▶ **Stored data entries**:
+===+

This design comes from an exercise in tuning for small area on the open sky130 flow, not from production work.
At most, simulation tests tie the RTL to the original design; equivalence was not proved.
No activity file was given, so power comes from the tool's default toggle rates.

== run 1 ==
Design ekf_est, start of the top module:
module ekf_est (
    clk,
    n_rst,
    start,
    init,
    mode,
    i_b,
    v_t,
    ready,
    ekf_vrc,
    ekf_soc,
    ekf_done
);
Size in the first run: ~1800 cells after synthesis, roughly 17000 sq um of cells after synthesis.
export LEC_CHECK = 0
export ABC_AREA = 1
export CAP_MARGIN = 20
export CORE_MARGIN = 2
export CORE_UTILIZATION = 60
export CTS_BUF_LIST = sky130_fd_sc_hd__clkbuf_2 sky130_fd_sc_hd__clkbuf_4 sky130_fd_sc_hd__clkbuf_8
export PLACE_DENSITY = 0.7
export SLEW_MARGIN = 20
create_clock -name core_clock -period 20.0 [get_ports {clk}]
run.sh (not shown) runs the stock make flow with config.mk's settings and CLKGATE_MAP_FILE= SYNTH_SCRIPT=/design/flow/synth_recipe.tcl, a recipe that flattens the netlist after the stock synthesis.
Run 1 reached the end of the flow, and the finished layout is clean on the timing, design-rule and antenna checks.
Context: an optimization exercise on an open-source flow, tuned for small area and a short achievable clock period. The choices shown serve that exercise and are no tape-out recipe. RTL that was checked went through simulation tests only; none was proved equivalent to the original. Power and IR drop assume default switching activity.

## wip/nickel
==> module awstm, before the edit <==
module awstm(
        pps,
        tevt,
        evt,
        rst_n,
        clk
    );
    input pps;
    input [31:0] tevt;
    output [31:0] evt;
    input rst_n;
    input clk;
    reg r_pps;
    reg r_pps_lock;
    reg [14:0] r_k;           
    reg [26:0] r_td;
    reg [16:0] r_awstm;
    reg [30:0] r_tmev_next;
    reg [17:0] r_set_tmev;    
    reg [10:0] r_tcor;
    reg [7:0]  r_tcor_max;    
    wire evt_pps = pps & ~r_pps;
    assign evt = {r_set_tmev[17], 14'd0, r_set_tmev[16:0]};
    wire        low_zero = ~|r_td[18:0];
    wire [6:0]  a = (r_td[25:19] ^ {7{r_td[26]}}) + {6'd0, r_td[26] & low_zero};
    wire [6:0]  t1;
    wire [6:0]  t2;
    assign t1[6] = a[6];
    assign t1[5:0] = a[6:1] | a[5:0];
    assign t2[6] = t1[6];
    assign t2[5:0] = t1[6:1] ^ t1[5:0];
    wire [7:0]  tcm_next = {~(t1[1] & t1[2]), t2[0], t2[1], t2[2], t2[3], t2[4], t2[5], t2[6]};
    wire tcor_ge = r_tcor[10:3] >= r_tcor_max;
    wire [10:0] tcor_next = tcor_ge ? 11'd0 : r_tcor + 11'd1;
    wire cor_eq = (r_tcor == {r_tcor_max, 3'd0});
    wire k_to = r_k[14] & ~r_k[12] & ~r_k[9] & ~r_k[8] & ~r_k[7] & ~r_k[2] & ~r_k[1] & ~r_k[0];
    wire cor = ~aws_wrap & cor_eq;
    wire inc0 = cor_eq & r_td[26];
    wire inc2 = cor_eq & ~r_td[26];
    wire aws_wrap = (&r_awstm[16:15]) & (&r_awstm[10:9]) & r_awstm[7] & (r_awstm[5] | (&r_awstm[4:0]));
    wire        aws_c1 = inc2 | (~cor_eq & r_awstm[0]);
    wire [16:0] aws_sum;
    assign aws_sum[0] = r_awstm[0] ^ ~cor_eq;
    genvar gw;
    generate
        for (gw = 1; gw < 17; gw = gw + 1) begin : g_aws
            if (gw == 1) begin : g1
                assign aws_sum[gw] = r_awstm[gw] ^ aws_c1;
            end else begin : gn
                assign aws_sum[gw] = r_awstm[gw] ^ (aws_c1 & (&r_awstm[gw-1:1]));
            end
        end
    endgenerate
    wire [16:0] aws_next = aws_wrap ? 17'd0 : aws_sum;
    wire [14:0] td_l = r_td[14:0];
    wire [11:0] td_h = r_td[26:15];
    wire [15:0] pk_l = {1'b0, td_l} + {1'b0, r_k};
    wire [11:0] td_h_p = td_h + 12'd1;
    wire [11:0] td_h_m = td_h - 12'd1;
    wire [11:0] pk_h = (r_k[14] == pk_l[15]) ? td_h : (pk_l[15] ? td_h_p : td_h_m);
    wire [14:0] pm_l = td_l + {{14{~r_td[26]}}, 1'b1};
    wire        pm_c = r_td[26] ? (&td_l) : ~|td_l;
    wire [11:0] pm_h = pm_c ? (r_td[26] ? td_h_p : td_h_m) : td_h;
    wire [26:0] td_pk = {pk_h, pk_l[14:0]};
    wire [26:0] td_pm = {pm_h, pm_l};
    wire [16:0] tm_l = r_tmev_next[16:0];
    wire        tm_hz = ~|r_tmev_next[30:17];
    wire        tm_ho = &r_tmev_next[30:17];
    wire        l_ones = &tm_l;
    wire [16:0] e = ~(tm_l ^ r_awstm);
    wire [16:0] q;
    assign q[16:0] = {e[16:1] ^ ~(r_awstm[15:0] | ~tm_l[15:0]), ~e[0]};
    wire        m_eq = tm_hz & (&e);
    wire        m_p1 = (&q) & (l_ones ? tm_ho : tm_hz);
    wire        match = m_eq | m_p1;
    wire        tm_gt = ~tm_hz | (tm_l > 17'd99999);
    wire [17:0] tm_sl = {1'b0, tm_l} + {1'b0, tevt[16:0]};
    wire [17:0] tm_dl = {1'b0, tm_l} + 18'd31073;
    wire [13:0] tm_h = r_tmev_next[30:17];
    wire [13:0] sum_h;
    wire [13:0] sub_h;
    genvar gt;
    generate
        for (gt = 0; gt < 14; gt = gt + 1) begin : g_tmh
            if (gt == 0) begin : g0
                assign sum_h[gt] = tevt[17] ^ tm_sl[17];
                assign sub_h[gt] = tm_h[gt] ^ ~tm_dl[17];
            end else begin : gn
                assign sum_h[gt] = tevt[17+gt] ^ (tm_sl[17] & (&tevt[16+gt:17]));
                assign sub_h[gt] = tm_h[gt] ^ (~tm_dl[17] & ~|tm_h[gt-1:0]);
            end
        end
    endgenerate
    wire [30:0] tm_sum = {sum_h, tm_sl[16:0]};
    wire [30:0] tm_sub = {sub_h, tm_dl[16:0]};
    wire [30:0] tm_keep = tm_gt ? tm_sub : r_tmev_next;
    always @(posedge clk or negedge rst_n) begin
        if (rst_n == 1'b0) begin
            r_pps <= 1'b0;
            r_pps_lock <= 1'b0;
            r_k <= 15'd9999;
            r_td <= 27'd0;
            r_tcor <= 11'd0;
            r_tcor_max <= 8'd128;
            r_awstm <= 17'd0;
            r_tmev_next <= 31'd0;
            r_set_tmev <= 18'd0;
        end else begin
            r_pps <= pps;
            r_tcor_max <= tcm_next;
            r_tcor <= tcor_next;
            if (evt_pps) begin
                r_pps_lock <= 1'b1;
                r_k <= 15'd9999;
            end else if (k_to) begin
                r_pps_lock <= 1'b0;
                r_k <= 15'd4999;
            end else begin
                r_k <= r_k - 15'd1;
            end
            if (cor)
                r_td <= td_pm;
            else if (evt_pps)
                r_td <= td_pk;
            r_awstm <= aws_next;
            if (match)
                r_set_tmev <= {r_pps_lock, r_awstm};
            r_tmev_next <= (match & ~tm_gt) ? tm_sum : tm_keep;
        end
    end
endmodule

+===+

▶ **BRIEF**: Every line above that carries the string "tests" should be copied.

▶ **ANSWER TO THE PROBLEM**:
At most, simulation tests tie the RTL to the original design; equivalence was not proved.
Context: an optimization exercise on an open-source flow, tuned for small area and a short achievable clock period. The choices shown serve that exercise and are no tape-out recipe. RTL that was checked went through simulation tests only; none was proved equivalent to the original. Power and IR drop assume default switching activity.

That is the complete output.